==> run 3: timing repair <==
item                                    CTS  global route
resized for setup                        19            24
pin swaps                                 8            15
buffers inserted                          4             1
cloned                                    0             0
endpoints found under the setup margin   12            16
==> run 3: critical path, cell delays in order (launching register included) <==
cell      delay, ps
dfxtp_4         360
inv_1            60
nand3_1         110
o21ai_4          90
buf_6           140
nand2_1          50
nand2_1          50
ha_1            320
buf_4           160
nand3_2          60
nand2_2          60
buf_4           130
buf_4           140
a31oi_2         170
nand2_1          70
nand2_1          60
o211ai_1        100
`config.mk`:
```
export PLATFORM = sky130hd
export DESIGN_NAME = ring_buffer_deque
export DESIGN_NICKNAME = d
export VERILOG_FILES = /design/src/hdl/rbd_pkg.sv /design/src/hdl/ring_buffer_deque.sv /design/src/hdl/rbd_cell.sv
export SDC_FILE = /design/constraint.sdc
export NUM_CORES = 1
export LEC_CHECK = 0
export ABC_AREA = 1
export BUFFER_PORTS_ARGS = -buffer_cell sky130_fd_sc_hd__buf_2
export CORE_AREA = 2 2 222 224
export CTS_CLUSTER_SIZE = 25
export DETAILED_ROUTE_END_ITERATION = 16
export DIE_AREA = 0 0 224 226
export PLACE_DENSITY_LB_ADDON = 0.12
export SLEW_MARGIN = 20
export SYNTH_ARGS = -nofsm -noshare
export SYNTH_HDL_FRONTEND = slang
export SYNTH_SLANG_ARGS = --single-unit
```
`constraint.sdc`:
```
create_clock -name clk -period 9.8 [get_ports clk]
set_input_delay 0.98 -clock clk [delete_from_list [all_inputs] [get_ports clk]]
set_output_delay 0.98 -clock clk [all_outputs]
set_load 0.03 [all_outputs]
```
**src/sv/assert_macros.svh**
```systemverilog
// ----------------------------------------------------------------------------
// Assertion macros
// Shared concurrent assertion wrappers; they compile to nothing in synthesis.
// ----------------------------------------------------------------------------
`ifndef ASSERT_MACROS_SVH
`define ASSERT_MACROS_SVH

`ifndef SYNTHESIS

`define SILU_ASSERT(lbl, clk, rst, prop) \
   lbl: assert property (@(posedge clk) disable iff (rst) prop) \
      else $error("assertion failed");

`define SILU_ASSERT_NEVER(lbl, clk, rst, expr) \
   lbl: assert property (@(posedge clk) disable iff (rst) !(expr)) \
      else $error("forbidden condition seen");

`else

`define SILU_ASSERT(lbl, clk, rst, prop)

`define SILU_ASSERT_NEVER(lbl, clk, rst, expr)

`endif

`endif

```
**src/sv/silu_pkg.sv**
```systemverilog
// ----------------------------------------------------------------------------
// SiLU package
// Single-precision arithmetic helpers, constants and the per-step context
// carried along the activation pipeline.
// ----------------------------------------------------------------------------
package silu_pkg;

   localparam int STEP_COUNT = 19;
   localparam int DIV_ITERS  = 27;
   localparam int DIV_LAT    = DIV_ITERS + 2;
   localparam int PIPE_DEPTH = 2 * STEP_COUNT + DIV_LAT;

   localparam logic [31:0] FP_ZERO    = 32'h0000_0000;
   localparam logic [31:0] FP_ONE     = 32'h3F80_0000;
   localparam logic [31:0] FP_HALF    = 32'h3F00_0000;
   localparam logic [31:0] FP_QUARTER = 32'h3E80_0000;
   localparam logic [31:0] FP_INF     = 32'h7F80_0000;
   localparam logic [31:0] FP_CANON   = 32'h7FC0_0000;
   localparam logic [31:0] C_NEG_LN2  = 32'hBF31_7218;
   localparam logic [31:0] C_INV_LN2  = 32'h3FB8_AA3B;
   localparam logic [31:0] C_MAGIC    = 32'h4B40_0000;
   localparam logic [31:0] C_NMAGIC   = 32'hCB40_0000;
   localparam logic [31:0] C_H3       = 32'h3E2A_AAAB;
   localparam logic [31:0] C_H4       = 32'h3D2A_AAAB;
   localparam logic [31:0] C_H5       = 32'h3C08_8889;
   localparam logic [31:0] C_H6       = 32'h3AB6_0B61;
   localparam logic [31:0] C_P3       = 32'hBCAA_AAAB;
   localparam logic [31:0] C_P5       = 32'h3B08_8889;
   localparam logic [31:0] C_P7       = 32'hB95D_0DD1;
   localparam logic [31:0] C_P9       = 32'h37B3_27A4;
   localparam logic [30:0] MAG_127    = 31'h42FE_0000;
   localparam logic [30:0] MAG_126    = 31'h42FC_0000;
   localparam logic [7:0]  EXP_BIAS   = 8'd127;

   // Unrounded result: value = mant * 2^(exp - 127 - 46).
   typedef struct packed {
      logic               nan;
      logic               inf;
      logic               zero;
      logic               sign;
      logic signed [11:0] exp;
      logic [47:0]        mant;
   } fp_raw_type;

   typedef struct packed {
      logic [31:0] x;
      logic [31:0] num;
      logic [31:0] den;
      logic [31:0] e0;
      logic [31:0] b0;
      logic [31:0] x2;
      logic [31:0] xp;
      logic [31:0] s1;
      logic [31:0] t1;
      logic [7:0]  efield;
      logic        ovf;
      logic        unf;
      logic        mode;
      logic        last;
   } ctx_type;

   typedef struct packed {
      logic [31:0] m0a;
      logic [31:0] m0b;
      logic [31:0] m1a;
      logic [31:0] m1b;
      logic [31:0] m2a;
      logic [31:0] m2b;
      logic [31:0] a0a;
      logic [31:0] a0b;
      logic [31:0] a1a;
      logic [31:0] a1b;
   } ops_type;

   function automatic logic [5:0] lead_pos48(input logic [47:0] v);
      logic [5:0] p;
      p = '0;
      for (int i = 0; i < 48; i++) begin
         if (v[i]) begin
            p = 6'(i);
         end
      end
      return p;
   endfunction

   function automatic logic [4:0] lead_pos24(input logic [23:0] v);
      logic [4:0] p;
      p = '0;
      for (int i = 0; i < 24; i++) begin
         if (v[i]) begin
            p = 5'(i);
         end
      end
      return p;
   endfunction

   function automatic logic is_nan(input logic [31:0] a);
      return (a[30:23] == 8'hFF) && (a[22:0] != '0);
   endfunction

   function automatic logic is_inf(input logic [31:0] a);
      return (a[30:23] == 8'hFF) && (a[22:0] == '0);
   endfunction

   function automatic logic is_zero(input logic [31:0] a);
      return a[30:0] == '0;
   endfunction

   function automatic logic [7:0] eff_exp(input logic [31:0] a);
      return (a[30:23] == '0) ? 8'd1 : a[30:23];
   endfunction

   function automatic fp_raw_type fp_mul_raw(input logic [31:0] a, input logic [31:0] b);
      fp_raw_type r;
      logic [23:0] ma;
      logic [23:0] mb;
      ma = {a[30:23] != '0, a[22:0]};
      mb = {b[30:23] != '0, b[22:0]};
      r.sign = a[31] ^ b[31];
      r.nan  = is_nan(a) | is_nan(b) | (is_inf(a) & is_zero(b)) | (is_inf(b) & is_zero(a));
      r.inf  = !r.nan & (is_inf(a) | is_inf(b));
      r.zero = !r.nan & !r.inf & (is_zero(a) | is_zero(b));
      r.exp  = $signed({4'd0, eff_exp(a)}) + $signed({4'd0, eff_exp(b)})
               - $signed({4'd0, EXP_BIAS});
      r.mant = ma * mb;
      return r;
   endfunction

   function automatic fp_raw_type fp_add_raw(input logic [31:0] a, input logic [31:0] b);
      fp_raw_type  r;
      logic [31:0] big;
      logic [31:0] sml;
      logic [7:0]  d;
      logic [5:0]  sh;
      logic [47:0] bfull;
      logic [47:0] sfull;
      logic [95:0] wide;
      logic [47:0] sal;
      logic [47:0] sum;
      big   = (b[30:0] > a[30:0]) ? b : a;
      sml   = (b[30:0] > a[30:0]) ? a : b;
      d     = eff_exp(big) - eff_exp(sml);
      sh    = (d > 8'd63) ? 6'd63 : d[5:0];
      bfull = {1'b0, big[30:23] != '0, big[22:0], 23'd0};
      sfull = {1'b0, sml[30:23] != '0, sml[22:0], 23'd0};
      wide  = {sfull, 48'd0} >> sh;
      // Bits shifted out below the window are folded into a sticky bit.
      sal   = wide[95:48] | {47'd0, |wide[47:0]};
      sum   = (big[31] ^ sml[31]) ? (bfull - sal) : (bfull + sal);
      r.nan  = is_nan(a) | is_nan(b) | (is_inf(a) & is_inf(b) & (a[31] != b[31]));
      r.inf  = !r.nan & (is_inf(a) | is_inf(b));
      r.zero = !r.nan & !r.inf & (sum == '0);
      r.exp  = $signed({4'd0, eff_exp(big)});
      r.mant = sum;
      if (r.inf) begin
         r.sign = is_inf(a) ? a[31] : b[31];
      end else if (sum == '0) begin
         r.sign = a[31] & b[31];
      end else begin
         r.sign = big[31];
      end
      return r;
   endfunction

   function automatic logic [31:0] fp_round(input fp_raw_type r);
      logic [5:0]         lz;
      logic [47:0]        norm;
      logic [47:0]        norm2;
      logic [95:0]        wide;
      logic signed [11:0] en;
      logic [5:0]         sh;
      logic               stk;
      logic               st;
      logic               up;
      logic [23:0]        sig;
      logic [7:0]         efb;
      logic [30:0]        tot;
      logic [31:0]        res;
      lz    = 6'd47 - lead_pos48(r.mant);
      norm  = r.mant << lz;
      en    = r.exp + 12'sd1 - $signed({6'd0, lz});
      norm2 = norm;
      stk   = 1'b0;
      efb   = 8'(en - 12'sd1);
      wide  = '0;
      sh    = '0;
      if (en <= 12'sd0) begin
         // Subnormal result: denormalise before rounding.
         sh    = (en < -12'sd62) ? 6'd63 : 6'(12'sd1 - en);
         wide  = {norm, 48'd0} >> sh;
         norm2 = wide[95:48];
         stk   = |wide[47:0];
         efb   = '0;
      end
      sig = norm2[47:24];
      st  = (|norm2[22:0]) | stk;
      up  = norm2[23] & (st | sig[0]);
      // A carry out of the significand moves into the exponent field.
      tot = {efb, 23'd0} + {7'd0, sig} + {30'd0, up};
      priority if (r.nan) begin
         res = FP_CANON;
      end else if (r.inf || (!r.zero && r.mant != '0 && en > 12'sd254)) begin
         res = {r.sign, FP_INF[30:0]};
      end else if (r.zero || r.mant == '0) begin
         res = {r.sign, 31'd0};
      end else begin
         res = {r.sign, tot};
      end
      return res;
   endfunction

   function automatic ops_type step_operands(input int k, input ctx_type c);
      ops_type     o;
      logic [31:0] tneg;
      logic [31:0] esel;
      o    = '0;
      tneg = {~c.x[31], c.x[30:0]};
      esel = c.ovf ? FP_INF : (c.unf ? FP_ZERO : c.e0);
      unique case (k)
         1: begin
            o.m0a = tneg;       o.m0b = C_INV_LN2;
            o.m1a = c.x;        o.m1b = c.x;
            o.m2a = FP_QUARTER; o.m2b = c.x;
         end
         2: begin
            o.a0a = c.e0;       o.a0b = C_MAGIC;
            o.m1a = c.x;        o.m1b = c.x2;
            o.a1a = FP_HALF;    o.a1b = c.t1;
         end
         3: begin
            o.a0a = c.e0;       o.a0b = C_NMAGIC;
            o.m1a = c.xp;       o.m1b = c.x2;
            o.m2a = C_P3;       o.m2b = c.xp;
         end
         4: begin
            o.m0a = C_NEG_LN2;  o.m0b = c.e0;
            o.a1a = c.s1;       o.a1b = c.t1;
            o.m2a = C_P5;       o.m2b = c.xp;
            o.m1a = c.xp;       o.m1b = c.x2;
         end
         5: begin
            o.a0a = tneg;       o.a0b = c.e0;
            o.a1a = c.s1;       o.a1b = c.t1;
            o.m2a = C_P7;       o.m2b = c.xp;
            o.m1a = c.xp;       o.m1b = c.x2;
         end
         6: begin
            o.m0a = C_H6;       o.m0b = c.b0;
            o.a1a = c.s1;       o.a1b = c.t1;
            o.m2a = C_P9;       o.m2b = c.xp;
         end
         7: begin
            o.a0a = c.e0;       o.a0b = C_H5;
            o.a1a = c.s1;       o.a1b = c.t1;
         end
         8: begin
            o.m0a = c.e0;       o.m0b = c.b0;
            o.m1a = c.x;        o.m1b = c.s1;
         end
         10, 12, 14, 16: begin
            o.m0a = c.e0;       o.m0b = c.b0;
         end
         9:  begin o.a0a = c.e0; o.a0b = C_H4;    end
         11: begin o.a0a = c.e0; o.a0b = C_H3;    end
         13: begin o.a0a = c.e0; o.a0b = FP_HALF; end
         15, 17: begin o.a0a = c.e0; o.a0b = FP_ONE; end
         18: begin
            o.m0a = {1'b0, c.efield, 23'd0};
            o.m0b = c.e0;
         end
         19: begin
            o.a0a = esel;       o.a0b = FP_ONE;
         end
         default: begin
         end
      endcase
      return o;
   endfunction

   function automatic ctx_type step_update(input int k, input ctx_type c,
                                           input logic [31:0] rm0, input logic [31:0] rm1,
                                           input logic [31:0] rm2, input logic [31:0] ra0,
                                           input logic [31:0] ra1);
      ctx_type     n;
      logic        a_nan;
      logic [23:0] ma;
      logic [7:0]  amt;
      logic [7:0]  mag;
      n     = c;
      a_nan = is_nan(c.e0);
      ma    = {1'b1, c.e0[22:0]};
      amt   = 8'd150 - c.e0[30:23];
      mag   = (c.e0[30:23] < EXP_BIAS) ? 8'd0 : 8'(ma >> amt);
      unique case (k)
         1: begin n.e0 = rm0; n.x2 = rm1; n.t1 = rm2; end
         2: begin n.e0 = ra0; n.xp = rm1; n.s1 = ra1; end
         3: begin n.e0 = ra0; n.xp = rm1; n.t1 = rm2; end
         4: begin
            // The rounded exponent decides saturation and builds 2^a.
            n.ovf    = a_nan | (!c.e0[31] && c.e0[30:0] > MAG_127);
            n.unf    = !a_nan && c.e0[31] && c.e0[30:0] > MAG_126;
            n.efield = c.e0[31] ? (EXP_BIAS - mag) : (EXP_BIAS + mag);
            n.e0 = rm0; n.s1 = ra1; n.t1 = rm2; n.xp = rm1;
         end
         5: begin n.b0 = ra0; n.s1 = ra1; n.t1 = rm2; n.xp = rm1; end
         6: begin n.e0 = rm0; n.s1 = ra1; n.t1 = rm2; end
         7: begin n.e0 = ra0; n.s1 = ra1; end
         8: begin n.e0 = rm0; n.num = rm1; end
         9, 11, 13, 15, 17: begin n.e0 = ra0; end
         10, 12, 14, 16, 18: begin n.e0 = rm0; end
         19: begin
            n.num = c.mode ? c.num : c.x;
            n.den = c.mode ? FP_ONE : ra0;
         end
         default: begin
         end
      endcase
      return n;
   endfunction

endpackage

```
**src/sv/silu_fp_step.sv**
```systemverilog
// ----------------------------------------------------------------------------
// SiLU arithmetic step
// One two-stage slice of the pipeline: multiply or align-and-add in the first
// stage, normalise and round in the second, with the context carried along.
// ----------------------------------------------------------------------------
module silu_fp_step #(
   parameter int STEP = 1
) (
   input  logic              clock,
   input  logic              en,
   input  silu_pkg::ctx_type ctx_in,
   output silu_pkg::ctx_type ctx_out
);
   import silu_pkg::*;

   ops_type    ops;
   ctx_type    ctx_mid_in, ctx_mid_ff;
   fp_raw_type m0_in, m0_ff;
   fp_raw_type m1_in, m1_ff;
   fp_raw_type m2_in, m2_ff;
   fp_raw_type a0_in, a0_ff;
   fp_raw_type a1_in, a1_ff;
   ctx_type    ctx_out_in, ctx_out_ff;

   always_comb begin
      ops        = step_operands(STEP, ctx_in);
      ctx_mid_in = ctx_in;
      m0_in      = fp_mul_raw(ops.m0a, ops.m0b);
      m1_in      = fp_mul_raw(ops.m1a, ops.m1b);
      m2_in      = fp_mul_raw(ops.m2a, ops.m2b);
      a0_in      = fp_add_raw(ops.a0a, ops.a0b);
      a1_in      = fp_add_raw(ops.a1a, ops.a1b);
   end

   always_ff @(posedge clock) begin
      if (en) begin
         ctx_mid_ff <= ctx_mid_in;
         m0_ff      <= m0_in;
         m1_ff      <= m1_in;
         m2_ff      <= m2_in;
         a0_ff      <= a0_in;
         a1_ff      <= a1_in;
      end
   end

   always_comb begin
      ctx_out_in = step_update(STEP, ctx_mid_ff, fp_round(m0_ff), fp_round(m1_ff),
                               fp_round(m2_ff), fp_round(a0_ff), fp_round(a1_ff));
   end

   always_ff @(posedge clock) begin
      if (en) begin
         ctx_out_ff <= ctx_out_in;
      end
   end

   assign ctx_out = ctx_out_ff;

endmodule

```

————————

**Exercise directions**
Would you please filter the lines above and copy every one that includes "exponent"?

**Task solution**
      // A carry out of the significand moves into the exponent field.
            // The rounded exponent decides saturation and builds 2^a.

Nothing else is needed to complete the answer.